1. A fast integer DCT method on multi-core processor, which is applied to a video compression and decompression system to perform an integer discrete cosine transformation (DCT) operation on pixels of an image, the system having a memory and a digital signal processor (DSP) with a register file and two task engines, the method comprising the steps of: (A) reading pixel data from the memory to the register file; (B) depending on an integer DCT equation to allocate operation ranges of each task engine, which is based on the number of task engines to divide its operation flow into two to accordingly allocate the operation ranges of each task engine; (C) preprocessing the pixel data of registers of the register file to generate different weighted pixel data; (D) calculating common terms of the different weighted pixel data, which is based on a feature of a transport matrix of integer DCT coefficients to calculate the common terms; (E) calculating first temporary terms according to the common terms; (F) calculating second temporary terms by repeating steps (C) to (E); and (G) completing the DCT operation by repeating steps (C) to (F), wherein the common terms are calculated according to a feature of the integer DCT coefficients.

2. The method as claimed in claim 1, wherein the integer DCT equation is expressed as X=A.sup.TYA, where Y indicates pixel data, A indicates integer DCT coefficients, A.sup.T indicates a transport matrix of A, and X indicates a result obtained after an integer DCT operation.

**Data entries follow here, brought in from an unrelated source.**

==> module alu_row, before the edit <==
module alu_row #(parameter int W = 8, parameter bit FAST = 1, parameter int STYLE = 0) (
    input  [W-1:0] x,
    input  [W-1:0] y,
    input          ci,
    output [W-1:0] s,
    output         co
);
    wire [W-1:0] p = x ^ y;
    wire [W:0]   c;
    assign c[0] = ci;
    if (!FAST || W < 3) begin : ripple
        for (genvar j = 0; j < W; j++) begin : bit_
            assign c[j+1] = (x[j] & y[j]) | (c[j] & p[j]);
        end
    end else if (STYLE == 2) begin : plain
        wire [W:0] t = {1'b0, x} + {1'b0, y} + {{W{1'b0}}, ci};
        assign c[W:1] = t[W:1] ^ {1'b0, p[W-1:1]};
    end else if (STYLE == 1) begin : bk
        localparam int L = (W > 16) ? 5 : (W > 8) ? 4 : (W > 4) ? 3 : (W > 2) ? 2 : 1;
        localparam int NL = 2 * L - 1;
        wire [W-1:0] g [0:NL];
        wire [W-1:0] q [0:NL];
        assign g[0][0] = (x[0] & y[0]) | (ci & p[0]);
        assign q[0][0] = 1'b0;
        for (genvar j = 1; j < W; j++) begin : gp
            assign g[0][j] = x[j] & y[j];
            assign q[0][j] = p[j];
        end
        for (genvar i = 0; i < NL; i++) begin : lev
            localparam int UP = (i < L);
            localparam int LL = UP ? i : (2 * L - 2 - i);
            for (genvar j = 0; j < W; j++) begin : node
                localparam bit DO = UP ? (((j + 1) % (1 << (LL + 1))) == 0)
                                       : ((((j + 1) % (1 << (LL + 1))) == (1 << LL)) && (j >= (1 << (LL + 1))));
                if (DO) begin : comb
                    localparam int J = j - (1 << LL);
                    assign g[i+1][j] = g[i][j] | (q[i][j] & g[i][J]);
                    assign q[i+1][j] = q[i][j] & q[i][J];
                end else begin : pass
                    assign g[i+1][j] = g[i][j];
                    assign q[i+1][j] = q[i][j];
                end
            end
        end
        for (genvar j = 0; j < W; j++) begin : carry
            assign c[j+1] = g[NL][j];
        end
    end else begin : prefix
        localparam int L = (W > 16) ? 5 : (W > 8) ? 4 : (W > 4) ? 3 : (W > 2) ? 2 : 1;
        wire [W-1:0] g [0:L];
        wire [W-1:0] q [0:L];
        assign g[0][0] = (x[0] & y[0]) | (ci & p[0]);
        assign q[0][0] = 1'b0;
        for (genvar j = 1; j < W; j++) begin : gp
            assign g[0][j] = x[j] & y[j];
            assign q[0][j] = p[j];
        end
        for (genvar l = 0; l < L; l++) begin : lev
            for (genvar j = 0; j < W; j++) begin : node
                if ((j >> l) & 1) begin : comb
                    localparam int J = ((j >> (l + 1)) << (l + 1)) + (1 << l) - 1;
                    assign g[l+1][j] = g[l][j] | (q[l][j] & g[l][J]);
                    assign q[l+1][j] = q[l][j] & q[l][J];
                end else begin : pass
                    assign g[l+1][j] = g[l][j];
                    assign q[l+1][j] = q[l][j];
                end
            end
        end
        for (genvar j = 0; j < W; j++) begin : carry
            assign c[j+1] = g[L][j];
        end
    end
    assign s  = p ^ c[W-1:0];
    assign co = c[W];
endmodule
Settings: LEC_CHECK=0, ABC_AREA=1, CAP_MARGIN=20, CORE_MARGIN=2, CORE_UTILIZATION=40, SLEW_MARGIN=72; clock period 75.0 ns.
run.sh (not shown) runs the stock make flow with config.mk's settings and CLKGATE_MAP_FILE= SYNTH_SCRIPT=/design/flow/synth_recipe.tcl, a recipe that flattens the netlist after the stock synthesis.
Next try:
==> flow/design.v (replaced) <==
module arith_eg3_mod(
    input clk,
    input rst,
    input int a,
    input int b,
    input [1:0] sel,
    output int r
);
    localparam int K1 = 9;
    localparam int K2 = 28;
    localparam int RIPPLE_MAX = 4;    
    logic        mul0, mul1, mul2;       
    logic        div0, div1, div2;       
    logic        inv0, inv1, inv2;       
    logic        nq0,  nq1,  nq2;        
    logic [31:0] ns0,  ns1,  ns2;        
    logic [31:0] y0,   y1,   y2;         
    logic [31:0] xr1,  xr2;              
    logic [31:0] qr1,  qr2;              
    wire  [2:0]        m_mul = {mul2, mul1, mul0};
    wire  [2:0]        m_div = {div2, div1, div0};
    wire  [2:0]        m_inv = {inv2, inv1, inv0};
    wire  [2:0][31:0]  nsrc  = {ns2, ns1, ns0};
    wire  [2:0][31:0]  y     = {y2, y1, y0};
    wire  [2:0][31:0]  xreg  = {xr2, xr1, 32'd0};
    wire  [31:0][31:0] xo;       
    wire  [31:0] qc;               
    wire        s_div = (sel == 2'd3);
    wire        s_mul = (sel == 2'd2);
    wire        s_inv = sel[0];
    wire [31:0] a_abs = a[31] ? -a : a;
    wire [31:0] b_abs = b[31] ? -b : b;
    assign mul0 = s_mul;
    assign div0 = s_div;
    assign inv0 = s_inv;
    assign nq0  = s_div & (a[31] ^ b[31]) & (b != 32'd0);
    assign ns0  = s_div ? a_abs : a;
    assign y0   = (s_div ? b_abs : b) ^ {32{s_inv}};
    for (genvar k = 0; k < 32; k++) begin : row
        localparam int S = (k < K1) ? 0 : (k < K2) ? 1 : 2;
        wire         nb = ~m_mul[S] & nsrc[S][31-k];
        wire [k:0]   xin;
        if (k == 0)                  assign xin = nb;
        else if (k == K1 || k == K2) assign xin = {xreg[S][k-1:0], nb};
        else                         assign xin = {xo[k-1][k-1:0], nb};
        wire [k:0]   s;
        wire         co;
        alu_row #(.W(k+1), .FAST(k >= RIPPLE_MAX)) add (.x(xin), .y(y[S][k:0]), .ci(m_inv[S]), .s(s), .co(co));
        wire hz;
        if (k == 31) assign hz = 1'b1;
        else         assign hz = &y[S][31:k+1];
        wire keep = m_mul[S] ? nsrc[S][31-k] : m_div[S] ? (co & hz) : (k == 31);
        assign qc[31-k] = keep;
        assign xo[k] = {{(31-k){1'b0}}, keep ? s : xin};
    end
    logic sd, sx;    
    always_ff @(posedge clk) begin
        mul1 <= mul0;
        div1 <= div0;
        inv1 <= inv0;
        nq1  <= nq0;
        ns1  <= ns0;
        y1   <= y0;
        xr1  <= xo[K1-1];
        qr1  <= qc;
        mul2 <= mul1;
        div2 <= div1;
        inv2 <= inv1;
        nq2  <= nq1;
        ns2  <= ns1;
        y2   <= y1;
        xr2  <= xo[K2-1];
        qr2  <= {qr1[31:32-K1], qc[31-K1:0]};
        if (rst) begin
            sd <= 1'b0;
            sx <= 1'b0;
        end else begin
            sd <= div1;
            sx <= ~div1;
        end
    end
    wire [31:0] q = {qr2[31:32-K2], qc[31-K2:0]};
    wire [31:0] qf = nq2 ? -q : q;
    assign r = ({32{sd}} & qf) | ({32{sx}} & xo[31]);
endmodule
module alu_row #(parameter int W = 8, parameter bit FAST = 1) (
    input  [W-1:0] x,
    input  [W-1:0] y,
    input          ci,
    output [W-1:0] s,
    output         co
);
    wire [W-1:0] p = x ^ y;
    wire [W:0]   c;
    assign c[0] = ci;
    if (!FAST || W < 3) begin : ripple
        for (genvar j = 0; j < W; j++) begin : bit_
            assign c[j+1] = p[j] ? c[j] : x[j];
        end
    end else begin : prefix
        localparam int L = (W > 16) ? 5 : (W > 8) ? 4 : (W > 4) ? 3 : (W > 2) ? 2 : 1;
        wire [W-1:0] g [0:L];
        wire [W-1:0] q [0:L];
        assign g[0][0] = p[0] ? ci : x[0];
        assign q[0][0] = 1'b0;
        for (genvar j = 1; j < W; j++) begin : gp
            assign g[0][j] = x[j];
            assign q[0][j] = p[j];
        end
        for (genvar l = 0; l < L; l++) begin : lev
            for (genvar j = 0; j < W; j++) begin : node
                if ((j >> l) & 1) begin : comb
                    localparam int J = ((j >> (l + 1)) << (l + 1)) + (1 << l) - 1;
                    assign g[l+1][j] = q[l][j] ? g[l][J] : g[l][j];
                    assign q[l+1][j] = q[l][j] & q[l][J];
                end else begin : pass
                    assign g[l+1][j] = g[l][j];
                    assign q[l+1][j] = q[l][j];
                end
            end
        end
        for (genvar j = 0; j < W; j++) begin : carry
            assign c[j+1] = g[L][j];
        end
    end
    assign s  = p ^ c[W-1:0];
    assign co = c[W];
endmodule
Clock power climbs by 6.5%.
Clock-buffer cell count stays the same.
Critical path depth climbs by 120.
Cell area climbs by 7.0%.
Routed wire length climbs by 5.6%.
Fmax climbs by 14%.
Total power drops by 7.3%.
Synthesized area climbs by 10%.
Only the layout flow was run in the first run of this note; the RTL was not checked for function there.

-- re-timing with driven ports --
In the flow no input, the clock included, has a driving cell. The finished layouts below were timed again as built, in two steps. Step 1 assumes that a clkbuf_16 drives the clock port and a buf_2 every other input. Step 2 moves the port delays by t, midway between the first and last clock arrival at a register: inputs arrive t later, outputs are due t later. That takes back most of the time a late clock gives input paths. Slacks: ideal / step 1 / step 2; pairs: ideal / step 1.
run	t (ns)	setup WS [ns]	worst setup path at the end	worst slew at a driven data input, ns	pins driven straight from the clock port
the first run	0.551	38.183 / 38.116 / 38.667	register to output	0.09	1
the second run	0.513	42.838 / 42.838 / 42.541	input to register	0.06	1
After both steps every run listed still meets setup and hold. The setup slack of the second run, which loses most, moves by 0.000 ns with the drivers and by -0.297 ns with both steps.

3. The method as claimed in claim 2, wherein steps (A) to (F) calculate a matrix product of A.sup.T and Y to thereby generate the second temporary terms, and step (G) calculates a matrix product of A.sup.TY and A to thereby generate the result X.

4. The method as claimed in claim 3, wherein step (A) uses a load instruction of the DSP to read the pixel data from the memory to the register file.

5. The method as claimed in claim 4, wherein step (C) uses an AND instruction of the DSP to mask desired bits, and uses SHR and SHVR instructions to shift bits.

6. The method as claimed in claim 5, wherein step (D) uses ADD2 and SUB2 instructions of the DSP to process the pixel data of the registers of the register file, and a SWAP2 instruction to perform a swap operation on exchange positions respectively corresponding to two components of a register to thereby generate the common terms.

7. The method as claimed in claim 6, wherein the number of load instruction to be executed in step (A) is based on a bit number of the pixel data, a width of data bus of the memory, and a bit number of the registers of the register file.

8. The method as claimed in claim 7, wherein the pixel data Y is in a 4.times.4 matrix with 16-bit elements.

9. The method as claimed in claim 8, wherein the DSP is a TI C64 processor.

10. The method as claimed in claim 9, wherein each task engine has four processing units.